Digitalization has transformed reputation into a market in real time. We can gain dazzling visibility … but also lose just as quickly.
Can we measure the invisible?
If these assets weigh so heavy, why are they not systematically integrated into accounting balance sheets?
First of all because their value is difficult to objectify. How to encrypt confidence? How to enroll the loyalty of a collaborator in the liabilities?
However, attempts exist. Certain extra-financial rating agencies offer reputation indices, press-based, social networks, opinion surveys. Consulting firms are developing brand value models (Brand Equity), assessing how much a name or logo increases the value of a product.
Sustainable finance, via the ESG (Environment, Social, Governance) criteria, also pushes to integrate these invisible dimensions.
But beyond the costing, there is a philosophical dimension: modern economy is based on perception as much as on reality. And perception is, in essence, fluctuating.
Strategies to cultivate invisible money
If these assets are so decisive, how to strengthen them? Several levers appear, at the crossroads of management, communication and ethics.
1/ Missing on transparency
Confidence cannot be decreed, it is built by consistency. Companies that explain their choices, their errors and their developments create sustainable confidence capital.
Transparency is a paradoxical strategy: admitting its weaknesses increases perceived solidity.
2/ Create a culture of internal loyalty
Loyalty is not born from material advantages but from a feeling of belonging.
Recognition programs, participatory governance, real attention to employees: so many practices that build an invisible but powerful human active.
3/ Anticipate reputational crises
In a digital world, the question is not whether a crisis will arise, but when.
The organizations that survive are those that have prepared protocols, identified spokespersons, built relational safety nets.
4/ Work digital consistency
A digital reputation is not only managed by communication.
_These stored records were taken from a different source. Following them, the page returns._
==> config.mk <==
export PLATFORM = sky130hd
export DESIGN_NAME = i2s_audio_out
export DESIGN_NICKNAME = d
export VERILOG_FILES = /design/src/design/i2s_pkg.sv /design/src/design/i2s_audio_out.sv /design/src/design/i2s_bit_clock.sv /design/src/design/i2s_frame_fsm.sv /design/src/design/i2s_sample_shifter.sv
export SDC_FILE = /design/constraint.sdc
export NUM_CORES = 1
export LEC_CHECK = 0
export CAP_MARGIN = 0
export CORE_MARGIN = 2
export CORE_UTILIZATION = 47
export DETAILED_ROUTE_END_ITERATION = 6
export DONT_BUFFER_PORTS = 1
export PLACE_DENSITY_LB_ADDON = 0.05
export SETUP_SLACK_MARGIN = 0.1
export SYNTH_ARGS = -nofsm -noshare
export SYNTH_HDL_FRONTEND = slang
export SYNTH_HIERARCHICAL = 1
export SYNTH_SLANG_ARGS = --single-unit
==> constraint.sdc <==
create_clock -name audgen_mclk -period 5.4 [get_ports audgen_mclk]
set_input_delay 0.81 -clock audgen_mclk [delete_from_list [all_inputs] [get_ports audgen_mclk]]
set_output_delay 0.81 -clock audgen_mclk [all_outputs]
set_load 0.01 [all_outputs]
It assumes that acts are aligned with speech.
A gap – promise of sustainability not respected, disputed social practice – can today trigger a viral reaction.
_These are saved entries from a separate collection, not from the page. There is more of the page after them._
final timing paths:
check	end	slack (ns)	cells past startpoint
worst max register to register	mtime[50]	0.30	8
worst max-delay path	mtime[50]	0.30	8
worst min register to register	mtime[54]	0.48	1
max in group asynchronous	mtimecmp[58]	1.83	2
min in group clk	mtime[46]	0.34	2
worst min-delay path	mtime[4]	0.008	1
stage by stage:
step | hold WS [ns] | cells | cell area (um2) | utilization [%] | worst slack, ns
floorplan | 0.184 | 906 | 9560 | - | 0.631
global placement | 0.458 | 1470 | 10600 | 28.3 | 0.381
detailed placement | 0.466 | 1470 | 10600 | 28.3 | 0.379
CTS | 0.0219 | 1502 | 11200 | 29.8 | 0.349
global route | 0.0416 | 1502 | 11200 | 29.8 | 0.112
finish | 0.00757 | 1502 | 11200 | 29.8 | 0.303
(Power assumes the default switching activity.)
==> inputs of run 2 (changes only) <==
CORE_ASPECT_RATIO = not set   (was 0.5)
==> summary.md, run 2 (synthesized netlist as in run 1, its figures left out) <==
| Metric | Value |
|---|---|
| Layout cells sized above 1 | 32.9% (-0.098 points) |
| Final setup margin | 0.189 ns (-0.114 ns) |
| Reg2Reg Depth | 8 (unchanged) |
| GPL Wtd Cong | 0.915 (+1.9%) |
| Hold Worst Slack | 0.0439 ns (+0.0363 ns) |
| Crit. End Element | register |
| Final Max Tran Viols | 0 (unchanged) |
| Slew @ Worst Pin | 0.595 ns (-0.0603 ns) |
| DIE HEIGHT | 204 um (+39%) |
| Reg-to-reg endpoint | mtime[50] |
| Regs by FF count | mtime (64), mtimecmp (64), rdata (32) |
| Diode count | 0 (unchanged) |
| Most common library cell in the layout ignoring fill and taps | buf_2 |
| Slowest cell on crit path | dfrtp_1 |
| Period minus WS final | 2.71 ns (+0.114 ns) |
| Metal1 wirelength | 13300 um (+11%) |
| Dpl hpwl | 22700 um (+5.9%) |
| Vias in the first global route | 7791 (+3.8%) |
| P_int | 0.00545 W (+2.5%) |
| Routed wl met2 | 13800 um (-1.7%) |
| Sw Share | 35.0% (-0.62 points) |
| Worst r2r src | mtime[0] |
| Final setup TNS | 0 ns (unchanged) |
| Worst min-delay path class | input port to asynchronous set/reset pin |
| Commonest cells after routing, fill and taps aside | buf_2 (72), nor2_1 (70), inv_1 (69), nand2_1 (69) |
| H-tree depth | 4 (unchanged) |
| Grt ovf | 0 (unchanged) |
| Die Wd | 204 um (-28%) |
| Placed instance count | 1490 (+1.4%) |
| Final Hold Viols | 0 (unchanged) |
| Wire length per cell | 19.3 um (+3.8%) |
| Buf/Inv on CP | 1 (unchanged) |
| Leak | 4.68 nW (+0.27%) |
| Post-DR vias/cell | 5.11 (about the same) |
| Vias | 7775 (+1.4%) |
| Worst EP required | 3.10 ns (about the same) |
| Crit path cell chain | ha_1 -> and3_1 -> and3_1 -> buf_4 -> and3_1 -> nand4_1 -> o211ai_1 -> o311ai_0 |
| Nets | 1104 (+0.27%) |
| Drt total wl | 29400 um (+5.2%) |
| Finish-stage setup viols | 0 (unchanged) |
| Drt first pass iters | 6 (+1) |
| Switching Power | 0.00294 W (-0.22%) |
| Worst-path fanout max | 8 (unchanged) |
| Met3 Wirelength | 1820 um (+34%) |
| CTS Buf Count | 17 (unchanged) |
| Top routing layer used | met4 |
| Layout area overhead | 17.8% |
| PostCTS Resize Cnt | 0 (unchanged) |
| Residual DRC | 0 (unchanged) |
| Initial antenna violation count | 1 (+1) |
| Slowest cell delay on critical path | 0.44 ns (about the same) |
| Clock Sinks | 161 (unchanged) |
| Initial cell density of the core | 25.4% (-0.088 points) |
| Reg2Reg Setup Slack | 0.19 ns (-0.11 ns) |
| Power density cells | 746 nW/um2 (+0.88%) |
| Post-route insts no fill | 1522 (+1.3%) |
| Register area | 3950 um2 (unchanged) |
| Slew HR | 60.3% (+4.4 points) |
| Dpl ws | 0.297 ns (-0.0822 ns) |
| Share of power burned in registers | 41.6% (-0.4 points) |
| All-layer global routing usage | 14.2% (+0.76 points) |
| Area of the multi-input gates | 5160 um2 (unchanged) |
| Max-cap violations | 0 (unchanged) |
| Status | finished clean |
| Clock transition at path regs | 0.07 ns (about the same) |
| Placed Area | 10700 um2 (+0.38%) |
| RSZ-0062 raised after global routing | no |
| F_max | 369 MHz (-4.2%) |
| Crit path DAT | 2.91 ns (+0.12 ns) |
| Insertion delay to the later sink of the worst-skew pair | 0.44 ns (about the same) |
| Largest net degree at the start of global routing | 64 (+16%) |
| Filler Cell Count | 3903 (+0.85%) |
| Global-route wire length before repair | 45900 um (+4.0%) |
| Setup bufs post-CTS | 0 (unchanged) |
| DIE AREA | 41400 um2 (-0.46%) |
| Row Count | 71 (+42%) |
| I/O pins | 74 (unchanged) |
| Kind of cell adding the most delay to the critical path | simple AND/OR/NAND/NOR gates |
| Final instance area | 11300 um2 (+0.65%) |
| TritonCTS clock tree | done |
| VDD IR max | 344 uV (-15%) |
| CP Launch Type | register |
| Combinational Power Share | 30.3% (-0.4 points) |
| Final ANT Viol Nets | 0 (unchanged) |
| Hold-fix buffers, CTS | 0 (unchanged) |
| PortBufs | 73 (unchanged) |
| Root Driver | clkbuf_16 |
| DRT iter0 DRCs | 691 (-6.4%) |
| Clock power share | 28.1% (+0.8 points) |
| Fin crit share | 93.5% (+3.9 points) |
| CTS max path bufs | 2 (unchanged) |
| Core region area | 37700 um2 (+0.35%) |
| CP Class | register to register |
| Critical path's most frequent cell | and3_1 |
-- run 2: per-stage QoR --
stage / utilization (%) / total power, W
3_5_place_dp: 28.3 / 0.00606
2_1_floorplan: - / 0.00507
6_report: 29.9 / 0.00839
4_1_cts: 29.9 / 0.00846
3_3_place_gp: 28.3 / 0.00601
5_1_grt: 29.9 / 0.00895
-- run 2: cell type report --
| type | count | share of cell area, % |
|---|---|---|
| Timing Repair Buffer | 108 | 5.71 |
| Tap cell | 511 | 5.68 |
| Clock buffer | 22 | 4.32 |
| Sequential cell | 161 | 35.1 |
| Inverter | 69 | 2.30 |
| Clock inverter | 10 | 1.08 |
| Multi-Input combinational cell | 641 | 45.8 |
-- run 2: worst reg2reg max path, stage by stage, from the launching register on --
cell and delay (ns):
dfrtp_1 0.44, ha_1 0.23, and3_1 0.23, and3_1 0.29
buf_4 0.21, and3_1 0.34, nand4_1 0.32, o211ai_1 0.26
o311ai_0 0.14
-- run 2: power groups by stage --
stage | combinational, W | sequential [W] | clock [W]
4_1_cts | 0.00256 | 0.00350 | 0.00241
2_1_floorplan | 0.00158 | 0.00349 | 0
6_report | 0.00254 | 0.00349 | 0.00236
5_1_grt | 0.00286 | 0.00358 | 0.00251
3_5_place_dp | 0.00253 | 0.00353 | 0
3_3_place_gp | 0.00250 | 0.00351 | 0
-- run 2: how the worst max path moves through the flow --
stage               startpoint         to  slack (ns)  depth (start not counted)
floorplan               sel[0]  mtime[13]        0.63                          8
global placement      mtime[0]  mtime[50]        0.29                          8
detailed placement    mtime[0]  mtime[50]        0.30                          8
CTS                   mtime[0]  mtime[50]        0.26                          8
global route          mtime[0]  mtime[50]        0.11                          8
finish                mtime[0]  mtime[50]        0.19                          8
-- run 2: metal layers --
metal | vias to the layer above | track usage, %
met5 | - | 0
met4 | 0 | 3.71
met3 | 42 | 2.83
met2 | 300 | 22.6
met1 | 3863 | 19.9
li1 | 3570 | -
5/ Reinvest in the intangible
Rather than considering confidence, reputation and loyalty as soft variables, it is time to treat them as strategic investments.
This supposes budgets, indicators, dedicated governance. Because invisible money, although admal, requires constant maintenance.
A philosophical dimension: what is value?
Behind these practical questions hides a deeper issue: what really makes the value of an organization?
Is it his stock of tangible goods? Or the way she is perceived by those who interact with her?
In Antiquity, Aristotle already distinguished the Christicism (the art of accumulating material richness) from Oikomia (the art of managing the common house). Today, this debate is replayed in another form: the tangible value against relational value.
The modern economy brings us back to an ancient truth: the most solid currency is collective confidence. The rest is only reporting.